▶ **Task brief**
Only one stretch of the listing below is wanted. Begin at the line that has "clockBufferDepth 3 \", stop after the line that has "design.die.area_um2 131000 \", and repeat every line in between exactly.

▶ **Source information**

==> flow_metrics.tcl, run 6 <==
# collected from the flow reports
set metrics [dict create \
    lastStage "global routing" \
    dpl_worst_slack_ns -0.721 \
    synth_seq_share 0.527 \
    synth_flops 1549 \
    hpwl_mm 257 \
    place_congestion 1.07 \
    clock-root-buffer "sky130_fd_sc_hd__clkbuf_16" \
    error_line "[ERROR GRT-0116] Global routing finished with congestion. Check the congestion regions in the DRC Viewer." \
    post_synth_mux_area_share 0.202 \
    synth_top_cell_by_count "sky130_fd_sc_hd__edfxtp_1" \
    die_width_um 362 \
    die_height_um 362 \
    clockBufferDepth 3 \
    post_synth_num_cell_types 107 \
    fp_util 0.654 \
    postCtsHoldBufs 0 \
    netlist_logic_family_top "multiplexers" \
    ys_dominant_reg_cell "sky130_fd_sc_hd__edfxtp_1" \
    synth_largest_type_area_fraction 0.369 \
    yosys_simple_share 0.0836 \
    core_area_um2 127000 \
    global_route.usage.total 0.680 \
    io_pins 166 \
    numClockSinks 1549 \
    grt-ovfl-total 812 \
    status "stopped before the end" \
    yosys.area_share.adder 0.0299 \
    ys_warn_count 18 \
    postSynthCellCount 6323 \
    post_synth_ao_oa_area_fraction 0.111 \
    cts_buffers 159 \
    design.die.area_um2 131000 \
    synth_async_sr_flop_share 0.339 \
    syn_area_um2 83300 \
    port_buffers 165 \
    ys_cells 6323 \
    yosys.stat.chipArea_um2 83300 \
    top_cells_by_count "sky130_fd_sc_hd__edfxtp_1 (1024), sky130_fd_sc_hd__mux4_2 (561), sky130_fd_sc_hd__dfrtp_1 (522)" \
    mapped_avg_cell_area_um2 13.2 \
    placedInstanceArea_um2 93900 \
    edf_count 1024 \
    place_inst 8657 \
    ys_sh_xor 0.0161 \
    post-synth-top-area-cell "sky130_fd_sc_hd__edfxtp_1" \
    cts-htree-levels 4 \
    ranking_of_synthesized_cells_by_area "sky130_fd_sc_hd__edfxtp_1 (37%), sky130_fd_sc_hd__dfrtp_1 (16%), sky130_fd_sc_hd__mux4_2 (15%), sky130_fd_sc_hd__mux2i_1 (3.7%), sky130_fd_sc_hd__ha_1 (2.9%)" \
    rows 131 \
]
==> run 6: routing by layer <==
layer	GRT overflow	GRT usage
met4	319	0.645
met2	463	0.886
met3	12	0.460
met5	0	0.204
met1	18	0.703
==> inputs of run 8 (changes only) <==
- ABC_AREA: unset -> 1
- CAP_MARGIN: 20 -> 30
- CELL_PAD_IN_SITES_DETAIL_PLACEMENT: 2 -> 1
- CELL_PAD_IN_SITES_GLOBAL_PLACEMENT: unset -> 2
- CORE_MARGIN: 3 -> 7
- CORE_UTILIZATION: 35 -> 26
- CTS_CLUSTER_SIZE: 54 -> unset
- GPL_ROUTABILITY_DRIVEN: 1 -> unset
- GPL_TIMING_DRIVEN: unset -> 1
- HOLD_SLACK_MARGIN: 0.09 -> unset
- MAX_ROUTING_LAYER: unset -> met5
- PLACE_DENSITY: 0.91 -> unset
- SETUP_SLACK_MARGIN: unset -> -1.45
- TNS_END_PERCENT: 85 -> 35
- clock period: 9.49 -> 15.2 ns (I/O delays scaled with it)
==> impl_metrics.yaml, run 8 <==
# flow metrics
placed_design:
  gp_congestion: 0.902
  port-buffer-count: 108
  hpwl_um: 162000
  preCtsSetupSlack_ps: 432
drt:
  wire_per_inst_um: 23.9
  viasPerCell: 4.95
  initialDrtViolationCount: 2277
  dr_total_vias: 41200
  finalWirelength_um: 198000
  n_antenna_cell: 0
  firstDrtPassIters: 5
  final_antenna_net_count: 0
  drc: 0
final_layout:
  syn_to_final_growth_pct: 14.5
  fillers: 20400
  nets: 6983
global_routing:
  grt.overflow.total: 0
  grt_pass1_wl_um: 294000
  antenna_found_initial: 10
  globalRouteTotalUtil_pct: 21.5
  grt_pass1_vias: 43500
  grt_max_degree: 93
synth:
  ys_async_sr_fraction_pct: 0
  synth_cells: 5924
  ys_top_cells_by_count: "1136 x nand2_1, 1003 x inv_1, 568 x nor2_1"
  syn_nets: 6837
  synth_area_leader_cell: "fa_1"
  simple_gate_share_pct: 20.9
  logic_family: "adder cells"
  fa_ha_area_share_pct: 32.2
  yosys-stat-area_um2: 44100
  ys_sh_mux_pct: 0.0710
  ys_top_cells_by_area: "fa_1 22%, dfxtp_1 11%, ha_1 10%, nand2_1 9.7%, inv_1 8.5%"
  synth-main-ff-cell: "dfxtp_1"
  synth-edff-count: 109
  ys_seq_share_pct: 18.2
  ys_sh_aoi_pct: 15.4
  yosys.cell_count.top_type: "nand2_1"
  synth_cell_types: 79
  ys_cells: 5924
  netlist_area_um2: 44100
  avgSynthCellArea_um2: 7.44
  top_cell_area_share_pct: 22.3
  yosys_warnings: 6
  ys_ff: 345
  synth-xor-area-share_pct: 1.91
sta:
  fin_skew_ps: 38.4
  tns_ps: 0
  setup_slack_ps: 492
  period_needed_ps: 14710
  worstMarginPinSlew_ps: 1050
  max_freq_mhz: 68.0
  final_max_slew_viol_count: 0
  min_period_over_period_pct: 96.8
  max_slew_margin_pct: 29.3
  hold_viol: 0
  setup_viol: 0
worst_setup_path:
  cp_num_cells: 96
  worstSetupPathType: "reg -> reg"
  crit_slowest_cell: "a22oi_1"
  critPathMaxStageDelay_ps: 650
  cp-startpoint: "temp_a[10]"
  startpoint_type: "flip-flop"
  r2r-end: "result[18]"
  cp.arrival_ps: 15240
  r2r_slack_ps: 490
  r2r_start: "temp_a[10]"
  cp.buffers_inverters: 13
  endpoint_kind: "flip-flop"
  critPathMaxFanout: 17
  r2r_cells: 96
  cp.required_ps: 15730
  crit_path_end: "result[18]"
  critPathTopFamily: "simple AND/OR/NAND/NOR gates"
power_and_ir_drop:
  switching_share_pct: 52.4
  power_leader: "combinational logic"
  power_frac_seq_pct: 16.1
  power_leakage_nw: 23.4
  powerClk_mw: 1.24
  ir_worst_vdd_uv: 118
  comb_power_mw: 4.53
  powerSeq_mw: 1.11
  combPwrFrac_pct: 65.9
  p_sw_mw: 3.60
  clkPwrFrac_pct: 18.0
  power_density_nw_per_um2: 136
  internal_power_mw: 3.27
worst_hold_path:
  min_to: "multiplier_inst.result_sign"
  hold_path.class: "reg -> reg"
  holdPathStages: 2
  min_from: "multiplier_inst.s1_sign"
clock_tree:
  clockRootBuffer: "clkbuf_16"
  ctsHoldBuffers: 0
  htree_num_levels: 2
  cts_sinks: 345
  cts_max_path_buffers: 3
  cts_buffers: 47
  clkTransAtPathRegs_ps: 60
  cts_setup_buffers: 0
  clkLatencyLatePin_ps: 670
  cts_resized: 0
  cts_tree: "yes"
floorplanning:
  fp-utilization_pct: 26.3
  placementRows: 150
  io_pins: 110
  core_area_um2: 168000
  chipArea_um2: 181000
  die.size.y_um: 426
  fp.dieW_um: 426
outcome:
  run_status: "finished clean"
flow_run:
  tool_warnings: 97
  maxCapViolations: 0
// seq_mult
module seq_mult(d, done, clk, a, b, go, reset);
  parameter n=32, log2n=5;
  output [2*n-1:0] d;
  output reg done;
	input clk;
	input [n-1:0] a, b;
	input go, reset;
	reg c;
	reg [n-1:0] p, q, m;
	reg [log2n:0]count;
	reg [n:0] sum;
	reg [log2n:0] count_n;
	always @(posedge clk, posedge reset)
		if(reset == 1) begin
			done <= 0;
		end
    else if(reset == 0) begin
			if(go) begin
				c <= 0;
        p <= 0;
				q <= a;
				m <= b;
				done <= 0;
				count <= n;
      end
			else if (!done) begin
				if (q[0] == 0) begin
					sum = 0 + p; 
				end
				else begin
					sum = m + p; 
				end
				{c,p,q} <= {sum,q} >> 1;
				count_n = count - 1;
				count <= count_n;
				if (count_n == 0) begin
					done <= 1;
				end
			end
		end
	assign d = {p,q};
endmodule
Size in the first run: ~870 cells after synthesis.
clock: 3.35 ns
lec_check: 0
abc_area: 1
cap_margin: 10
cell_pad_in_sites_detail_placement: 2
cell_pad_in_sites_global_placement: 3
core_margin: 2
core_utilization: 20
cts_cluster_diameter: 27
gpl_timing_driven: 1
max_routing_layer: met5
min_routing_layer: met1
place_density_lb_addon: 0.19
setup_slack_margin: 0.63
slew_margin: 0
tns_end_percent: 65
run.sh (not shown) runs the stock make flow with config.mk's settings and CLKGATE_MAP_FILE=.
The baseline finished with timing, DRC and antenna clean.
Rerun with:
- CELL_PAD_IN_SITES_DETAIL_PLACEMENT: 2 -> unset
- CELL_PAD_IN_SITES_GLOBAL_PLACEMENT: 3 -> unset
- CORE_UTILIZATION: 20 -> 66
- CTS_CLUSTER_DIAMETER: 27 -> unset
- PLACE_DENSITY: unset -> 0.62
- PLACE_DENSITY_LB_ADDON: 0.19 -> unset
- SETUP_SLACK_MARGIN: 0.63 -> -0.06
- SLEW_MARGIN: 0 -> 25
- TNS_END_PERCENT: 65 -> 95
- clock period: 3.35 -> 2.23 ns (I/O delays scaled with it)
Outcome: This time the run ran to the end with violations: setup timing; total power is higher by 48%; sequential power is higher by 51%; global-route usage is higher by 23 points; routed wire length is lower by 11%; count of clock-buffer cells in the layout is lower by 2; die area is lower by 69%.
Rerun with:
- ABC_AREA: 1 -> unset
- CAP_MARGIN: 10 -> 20
- CORE_UTILIZATION: 66 -> 45
- GPL_TIMING_DRIVEN: 1 -> unset
- MAX_ROUTING_LAYER: met5 -> unset
- MIN_ROUTING_LAYER: met1 -> unset
- PLACE_DENSITY: 0.62 -> 0.6
- SETUP_SLACK_MARGIN: -0.06 -> unset
- SLEW_MARGIN: 25 -> 20
- TNS_END_PERCENT: 95 -> unset
- clock period: 2.23 -> 1.89 ns (I/O delays scaled with it)
The new run finished with setup timing left.
Global-route usage came out lower by 13 points.
Via count fell by 23%.
Sequential power is higher by 17%.
Worst hold slack loses 0.029 ns.
Maximum frequency decreases by 14%.

========
Starting RTL as in the previous note.
Design seq_mult, start of the top module:
module seq_mult(d, done, clk, a, b, go, reset);
  parameter n=32, log2n=5;
  output [2*n-1:0] d;
  output reg done;
	input clk;
	input [n-1:0] a, b;
	input go, reset;
	reg c;
	reg [n-1:0] p, q, m;
	reg [log2n:0]count;
	reg [n:0] sum;
	reg [log2n:0] count_n;
	always @(posedge clk, posedge reset)
		if(reset == 1) begin
			done <= 0;
		end
    else if(reset == 0) begin
			if(go) begin
				c <= 0;
        p <= 0;
				q <= a;
				m <= b;
				done <= 0;
				count <= n;
      end
			else if (!done) begin
				if (q[0] == 0) begin
					sum = 0 + p; 
				end
				else begin
					sum = m + p; 
				end
				{c,p,q} <= {sum,q} >> 1;
				count_n = count - 1;
				count <= count_n;
				if (count_n == 0) begin
					done <= 1;
				end
			end
		end
	assign d = {p,q};
endmodule
make LEC_CHECK=0 CAP_MARGIN=20 CORE_MARGIN=2 CORE_UTILIZATION=40 CTS_CLUSTER_DIAMETER=235 CTS_CLUSTER_SIZE=80 SETUP_SLACK_MARGIN=-0.01 SLEW_MARGIN=20 TNS_END_PERCENT=20 finish   # period 3.3 ns
Next try:
Settings changed: ABC_AREA from default to 0, CELL_PAD_IN_SITES_DETAIL_PLACEMENT from default to 1, CELL_PAD_IN_SITES_GLOBAL_PLACEMENT from default to 0, CORE_ASPECT_RATIO from default to 0.63, CTS_CLUSTER_DIAMETER 235 to 160, GPL_TIMING_DRIVEN from default to 0, TNS_END_PERCENT 20 to 60.
Global-route usage climbs by 3.9 points.
Design area climbs by 2.4%.
Die area is about the same.
Utilization climbs by 1.2 points.
Power is estimated from default activity; no workload was simulated.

▶ **Output**
    clockBufferDepth 3 \
    post_synth_num_cell_types 107 \
    fp_util 0.654 \
    postCtsHoldBufs 0 \
    netlist_logic_family_top "multiplexers" \
    ys_dominant_reg_cell "sky130_fd_sc_hd__edfxtp_1" \
    synth_largest_type_area_fraction 0.369 \
    yosys_simple_share 0.0836 \
    core_area_um2 127000 \
    global_route.usage.total 0.680 \
    io_pins 166 \
    numClockSinks 1549 \
    grt-ovfl-total 812 \
    status "stopped before the end" \
    yosys.area_share.adder 0.0299 \
    ys_warn_count 18 \
    postSynthCellCount 6323 \
    post_synth_ao_oa_area_fraction 0.111 \
    cts_buffers 159 \
    design.die.area_um2 131000 \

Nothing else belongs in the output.